On the last day of legal campaigning, Ammar al-Hakim, leader of a powerful Shiite Islamist party, told Iraqis at a rally it was their religious duty to vote, citing appeals issued by Ayatollah Ali al-Sistani, Iraq’s most revered Shiite cleric.
“Look for the lists that have a history and roots and that stood by the Iraqis in good times and bad,” Hakim declared.
Sistani has carefully avoided endorsing Hakim’s Supreme Islamic Iraqi Council (ISCI) or any other faction, however, instead urging voters to pick the best individual candidates.
A year ago, Iraqi Prime Minister Nuri al-Maliki looked unstoppable as a dramatic security turnaround and slowly improving services proved a formidable weapon for winning votes in January 2009 local polls.
Now, people are asking if Maliki has turned that weapon on himself, as persistent violence, lingering sectarian tensions and growing impatience for public services and growth sow doubts about the Shiite leader’s chances of winning a second term.
Whether Maliki’s State of Law coalition gets enough votes to lead Iraq’s next government — no party is expected to win an outright majority — will shape Iraq’s future as it seeks to solidify security gains ahead of the US withdrawal and end the political bickering that undermines stability.

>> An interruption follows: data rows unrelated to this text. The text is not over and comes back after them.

<file path="config.mk">
export PLATFORM = sky130hd
export DESIGN_NAME = hbp_host_port
export DESIGN_NICKNAME = d
export VERILOG_FILES = /design/src/verilog/hbp_pkg.sv /design/src/verilog/hbp_host_port.sv
export VERILOG_INCLUDE_DIRS = /design/src /design/src/verilog
export SDC_FILE = /design/constraint.sdc
export NUM_CORES = 1
export LEC_CHECK = 0
export BUFFER_PORTS_ARGS = -buffer_cell sky130_fd_sc_hd__buf_2
export CAP_MARGIN = 20
export CORE_UTILIZATION = 52
export DETAILED_ROUTE_END_ITERATION = 16
export GPL_ROUTABILITY_DRIVEN = 0
export PLACE_DENSITY = 0.84
export RECOVER_POWER = 100
export SLEW_MARGIN = 20
export SYNTH_ARGS = -nofsm -noshare
export SYNTH_HDL_FRONTEND = slang
export SYNTH_SLANG_ARGS = --single-unit
export TNS_END_PERCENT = 100
</file>
<file path="constraint.sdc">
create_clock -name clk -period 3.1 [get_ports clk]
set_input_delay 0.62 -clock clk [delete_from_list [all_inputs] [get_ports clk]]
set_output_delay 0.62 -clock clk [all_outputs]
set_load 0.02 [all_outputs]
</file>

His recent campaign speeches returned to well-worn themes: fighting terrorism, stamping out Saddam Hussein’s Baath party and nationalism prevailing over post-2003 sectarian conflict.
Dour, formal, and rarely seen cracking a smile, Maliki has more recently added a new theme: seeking to discredit rivals by casting himself as the candidate who gets things done.

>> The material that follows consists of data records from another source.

[src/common/spcr_pkg.sv]
package spcr_pkg;
   localparam int ADDR_W = 13;
   localparam logic [12:0] ADDR_SETUP = 13'h0000;
   localparam logic [12:0] ADDR_RDBK = 13'h0004;
   localparam logic [12:0] ADDR_VER_LO = 13'h0005;
   localparam logic [12:0] ADDR_VER_HI = 13'h0006;
   localparam int SETUP_FOUR_WIRE = 7;
   localparam int SETUP_LSB_FIRST = 6;
   localparam int SETUP_SOFT_RST = 5;
   localparam int RDBK_SEL = 0;
   localparam logic [7:0] SETUP_RESET = 8'h00;
   localparam logic [7:0] RDBK_RESET = 8'h00;
   localparam logic [7:0] VER_LO_RESET = 8'h00;
   localparam logic [7:0] VER_HI_RESET = 8'h00;
   localparam int INSTR_RW_POS = 15;
   localparam logic [3:0] INSTR_LAST = 4'hf;
   localparam logic [3:0] BYTE_LAST = 4'h7;
   typedef enum logic [2:0] {
      ST_IDLE = 3'h1,
      ST_INSTR = 3'h2,
      ST_DATA = 3'h4
   } spcr_state_t;
endpackage

[src/hdl/spcr_sync.sv]
`timescale 1ns/1ps
// Two-flop synchroniser for slow pin levels; only the second stage is visible.
module spcr_sync #(
   parameter int WIDTH = 4,
   parameter logic [WIDTH-1:0] RESET_VAL = '0
) (
   input wire logic sys_clk_i,
   input wire logic reset_i,
   input wire logic [WIDTH-1:0] async_i,
   output logic [WIDTH-1:0] sync_o
);
   logic [WIDTH-1:0] meta_r;
   logic [WIDTH-1:0] sync_r;

   if (WIDTH < 1) begin : g_chk
      $error("spcr_sync: WIDTH must be at least 1.");
   end

   always_ff @(posedge sys_clk_i) begin
      if (reset_i) begin
         meta_r <= RESET_VAL;
         sync_r <= RESET_VAL;
      end else begin
         meta_r <= async_i;
         sync_r <= meta_r;
      end
   end

   assign sync_o = sync_r;
endmodule

[src/hdl/spcr_serial_port_config_regs.sv]
`timescale 1ns/1ps
// How it works
// [RULE1] Four-wire bit clear (default): reads go out on SDIO, SDO stays undriven.
// [RULE2] Four-wire bit set: reads go out on SDO, writes come in on SDIO only.
// [RULE3] Bit-order bit clear (default): MSB first, address decrements per byte.
// [RULE4] Bit-order bit set: LSB first, address increments per byte.
// [RULE5] In I2C mode bits 7 and 6 of the setup byte are ignored and reserved.
// [RULE6] Writing 1 to bit 5 restores register defaults; the bit clears itself.
// [RULE7] Host writes setup bits 3..0 as the mirror of bits 7..4.
// [RULE8] Readback select clear (default): buffered addresses return active values.
// [RULE9] Readback select set: buffered addresses return pending buffered values.
// [RULE10] A 16-bit version tag sits at 0x005 (low) and 0x006 (high), default 0.
// [RULE11] The version tag is plain storage with no effect on other behaviour.
// [RULE12] Reserved bits read as zero and ignore writes.
module spcr_serial_port_config_regs (
   input wire logic sys_clk_i,
   input wire logic reset_i,
   input wire logic spi_csb_n_i,
   input wire logic spi_sclk_i,
   input wire logic spi_sdio_i,
   output logic spi_sdio_o,
   output logic spi_sdio_oe_o,
   output logic spi_sdo_o,
   output logic spi_sdo_oe_o,
   input wire logic i2c_mode_i,
   output logic [12:0] ext_addr_o,
   output logic [7:0] ext_wdata_o,
   output logic ext_we_o,
   input wire logic [7:0] ext_active_rdata_i,
   input wire logic [7:0] ext_buffer_rdata_i,
   output logic four_wire_select_o,
   output logic lsb_first_o,
   output logic readback_buffer_o,
   output logic soft_reset_o,
   output logic [15:0] user_version_tag_o
);
   logic [3:0] pins_s;
   logic sclk_d_r;
   logic sclk_rise;
   logic sclk_fall;
   logic csb_n_s;
   logic sclk_s;
   logic sdio_s;
   logic i2c_s;
   spcr_pkg::spcr_state_t state_r;
   logic [3:0] cnt_r;
   logic [15:0] shift_r;
   logic [15:0] shift_nxt;
   logic rw_r;
   logic [12:0] addr_r;
   logic frame_4w_r;
   logic frame_lsb_r;
   logic [7:0] tx_r;
   logic out_bit_r;
   logic byte_done;
   logic wr_en;
   logic [7:0] wr_byte;
   logic int_hit;
   logic [7:0] rd_data;
   logic [7:0] setup_rd;
   logic four_wire_r;
   logic lsb_first_r;
   logic rdbk_sel_r;
   logic [7:0] ver_lo_r;
   logic [7:0] ver_hi_r;
   logic soft_rst_r;
   logic ext_we_r;
   logic [12:0] ext_addr_r;
   logic [7:0] ext_wdata_r;

   function automatic logic [7:0] byte_of(input logic [15:0] sh, input logic lsb);
      byte_of = lsb ? sh[15:8] : sh[7:0];
   endfunction

   function automatic logic [12:0] addr_step(input logic [12:0] a, input logic lsb);
      addr_step = lsb ? 13'(a + 13'h0001) : 13'(a - 13'h0001);
   endfunction

   function automatic logic is_internal(input logic [12:0] a);
      is_internal = (a == spcr_pkg::ADDR_SETUP) || (a == spcr_pkg::ADDR_RDBK) ||
                    (a == spcr_pkg::ADDR_VER_LO) || (a == spcr_pkg::ADDR_VER_HI);
   endfunction

   // Chip select resets to its idle level, so leaving reset can never open a frame.
   spcr_sync #(
      .WIDTH(4),
      .RESET_VAL(4'h4)
   ) u_sync (
      .sys_clk_i(sys_clk_i),
      .reset_i(reset_i),
      .async_i({i2c_mode_i, spi_csb_n_i, spi_sclk_i, spi_sdio_i}),
      .sync_o(pins_s)
   );

   assign i2c_s = pins_s[3];
   assign csb_n_s = pins_s[2];
   assign sclk_s = pins_s[1];
   assign sdio_s = pins_s[0];

   always_ff @(posedge sys_clk_i) begin
      if (reset_i) begin
         sclk_d_r <= 1'b0;
      end else begin
         sclk_d_r <= sclk_s;
      end
   end

   assign sclk_rise = sclk_s & ~sclk_d_r;
   assign sclk_fall = ~sclk_s & sclk_d_r;

   // Write data is taken from SDIO only, in both wiring modes.
   always_comb begin
      if (frame_lsb_r) begin
         shift_nxt = {sdio_s, shift_r[15:1]}; // [RULE4]
      end else begin
         shift_nxt = {shift_r[14:0], sdio_s}; // [RULE3]
      end
   end

   assign byte_done = (state_r == spcr_pkg::ST_DATA) && sclk_rise && (cnt_r == spcr_pkg::BYTE_LAST);
   assign wr_en = byte_done && !rw_r;
   assign wr_byte = byte_of(shift_nxt, frame_lsb_r);

   // Wiring and bit order are frozen at frame start so a write to the setup
   // byte cannot change the pin mapping halfway through its own frame.
   always_ff @(posedge sys_clk_i) begin
      if (reset_i || csb_n_s) begin
         state_r <= spcr_pkg::ST_IDLE;
         cnt_r <= 4'h0;
         shift_r <= 16'h0000;
         rw_r <= 1'b0;
         addr_r <= spcr_pkg::ADDR_SETUP;
         frame_4w_r <= 1'b0;
         frame_lsb_r <= 1'b0;
      end else begin
         case (state_r)
            spcr_pkg::ST_IDLE: begin
               state_r <= spcr_pkg::ST_INSTR;
               cnt_r <= 4'h0;
               frame_4w_r <= four_wire_r & ~i2c_s;
               frame_lsb_r <= lsb_first_r & ~i2c_s;
            end
            spcr_pkg::ST_INSTR: begin
               if (sclk_rise) begin
                  shift_r <= shift_nxt;
                  cnt_r <= 4'(cnt_r + 4'h1);
                  if (cnt_r == spcr_pkg::INSTR_LAST) begin
                     rw_r <= shift_nxt[spcr_pkg::INSTR_RW_POS];
                     addr_r <= shift_nxt[12:0];
                     cnt_r <= 4'h0;
                     state_r <= spcr_pkg::ST_DATA;
                  end
               end
            end
            spcr_pkg::ST_DATA: begin
               if (sclk_rise) begin
                  shift_r <= shift_nxt;
                  cnt_r <= 4'(cnt_r + 4'h1);
                  if (cnt_r == spcr_pkg::BYTE_LAST) begin
                     cnt_r <= 4'h0;
                     addr_r <= addr_step(addr_r, frame_lsb_r); // [RULE3] [RULE4]
                  end
               end
            end
            default: begin
               state_r <= spcr_pkg::ST_IDLE;
            end
         endcase
      end
   end

   // Mirror nibble is rebuilt from the stored bits, so readback is order-proof.
   always_comb begin
      setup_rd = 8'h00; // [RULE12]
      if (!i2c_s) begin
         setup_rd[spcr_pkg::SETUP_FOUR_WIRE] = four_wire_r;
         setup_rd[spcr_pkg::SETUP_LSB_FIRST] = lsb_first_r;
         setup_rd[0] = four_wire_r; // [RULE7]
         setup_rd[1] = lsb_first_r; // [RULE7]
      end
   end

   assign int_hit = is_internal(addr_r);

   always_comb begin
      case (addr_r)
         spcr_pkg::ADDR_SETUP: rd_data = setup_rd;
         spcr_pkg::ADDR_RDBK: rd_data = {7'h00, rdbk_sel_r}; // [RULE12]
         spcr_pkg::ADDR_VER_LO: rd_data = ver_lo_r;
         spcr_pkg::ADDR_VER_HI: rd_data = ver_hi_r;
         default: rd_data = rdbk_sel_r ? ext_buffer_rdata_i : ext_active_rdata_i; // [RULE8] [RULE9]
      endcase
   end

   // The outgoing byte is refreshed only between bytes so it cannot tear.
   always_ff @(posedge sys_clk_i) begin
      if (reset_i) begin
         tx_r <= 8'h00;
         out_bit_r <= 1'b0;
      end else begin
         if (cnt_r == 4'h0) begin
            tx_r <= rd_data;
         end
         if (sclk_fall && state_r == spcr_pkg::ST_DATA) begin
            out_bit_r <= frame_lsb_r ? tx_r[cnt_r[2:0]] : tx_r[3'(7 - cnt_r[2:0])];
         end
      end
   end

   assign spi_sdio_o = out_bit_r;
   assign spi_sdo_o = out_bit_r;
   assign spi_sdio_oe_o = (state_r == spcr_pkg::ST_DATA) && rw_r && !frame_4w_r; // [RULE1]
   assign spi_sdo_oe_o = (state_r == spcr_pkg::ST_DATA) && rw_r && frame_4w_r; // [RULE2]

   // Soft reset takes one cycle to land; the request bit is never stored.
   always_ff @(posedge sys_clk_i) begin
      if (reset_i) begin
         soft_rst_r <= 1'b0;
      end else begin
         soft_rst_r <= wr_en && (addr_r == spcr_pkg::ADDR_SETUP) && wr_byte[spcr_pkg::SETUP_SOFT_RST]; // [RULE6]
      end
   end

   always_ff @(posedge sys_clk_i) begin
      if (reset_i || soft_rst_r) begin
         four_wire_r <= spcr_pkg::SETUP_RESET[spcr_pkg::SETUP_FOUR_WIRE]; // [RULE6]
         lsb_first_r <= spcr_pkg::SETUP_RESET[spcr_pkg::SETUP_LSB_FIRST];
         rdbk_sel_r <= spcr_pkg::RDBK_RESET[spcr_pkg::RDBK_SEL];
         ver_lo_r <= spcr_pkg::VER_LO_RESET; // [RULE10]
         ver_hi_r <= spcr_pkg::VER_HI_RESET; // [RULE10]
      end else if (wr_en) begin
         case (addr_r)
            spcr_pkg::ADDR_SETUP: begin
               if (!i2c_s) begin
                  four_wire_r <= wr_byte[spcr_pkg::SETUP_FOUR_WIRE]; // [RULE5]
                  lsb_first_r <= wr_byte[spcr_pkg::SETUP_LSB_FIRST];
               end
            end
            spcr_pkg::ADDR_RDBK: rdbk_sel_r <= wr_byte[spcr_pkg::RDBK_SEL];
            spcr_pkg::ADDR_VER_LO: ver_lo_r <= wr_byte; // [RULE11]
            spcr_pkg::ADDR_VER_HI: ver_hi_r <= wr_byte; // [RULE11]
            default: begin
            end
         endcase
      end
   end

   always_ff @(posedge sys_clk_i) begin
      if (reset_i) begin
         ext_we_r <= 1'b0;
         ext_addr_r <= 13'h0000;
         ext_wdata_r <= 8'h00;
      end else begin
         ext_we_r <= wr_en && !int_hit;
         if (wr_en && !int_hit) begin
            ext_addr_r <= addr_r;
            ext_wdata_r <= wr_byte;
         end
      end
   end

   assign ext_we_o = ext_we_r;
   assign ext_addr_o = ext_we_r ? ext_addr_r : addr_r;
   assign ext_wdata_o = ext_wdata_r;
   assign four_wire_select_o = four_wire_r & ~i2c_s; // [RULE5]
   assign lsb_first_o = lsb_first_r & ~i2c_s; // [RULE5]
   assign readback_buffer_o = rdbk_sel_r;
   assign soft_reset_o = soft_rst_r;
   assign user_version_tag_o = {ver_hi_r, ver_lo_r};
endmodule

“We in the State of Law coalition don’t say that we want to work, because we have worked. We don’t say we want to succeed, because we have succeeded. We don’t say we want to achieve sovereignty, because we achieved it. But now we want to complete what we have begun,” he told tribal leaders this week.
The formation of a new government in Iraq after Sunday’s general election “could take some time” and the transition period is fraught with danger, according to a senior US official.
“It’s hard to put an actual time frame on it, but we are talking months, not weeks,” the official, who asked not to be identified, said Thursday.
After Iraq’s last general election in 2005 “it took about five months for the government to be formed,” the official said, adding that Washington now will watch the process “very carefully because it has the potential to be a dangerous period.”
“We anticipate a difficult process,” full of challenges and claims of fraud “because the stakes are so high,” he added.
In an unrelated development, three Nepali security guards were arrested after firing their weapons as they partied in Baghdad’s heavily fortified Green Zone, an Iraqi security official told AFP on Friday.
“We cordoned off their property and arrested three people who earlier fired their weapons. They are Nepalese,” said military spokesman Major General Qassim Atta, adding that the guards were partying at the time.
The three men were guarding “an American communications company” based inside the Green Zone, a sprawling, well-guarded complex where many Iraqi leaders, foreign diplomats and businesses are based, according to Atta.
No one was wounded in the incident, he said.
Two security contractors, one British and the other Australian, were killed in an alcohol-fuelled shooting inside the Green Zone in August last year.
British security guard Danny Fitzsimons is to stand trial for the killings.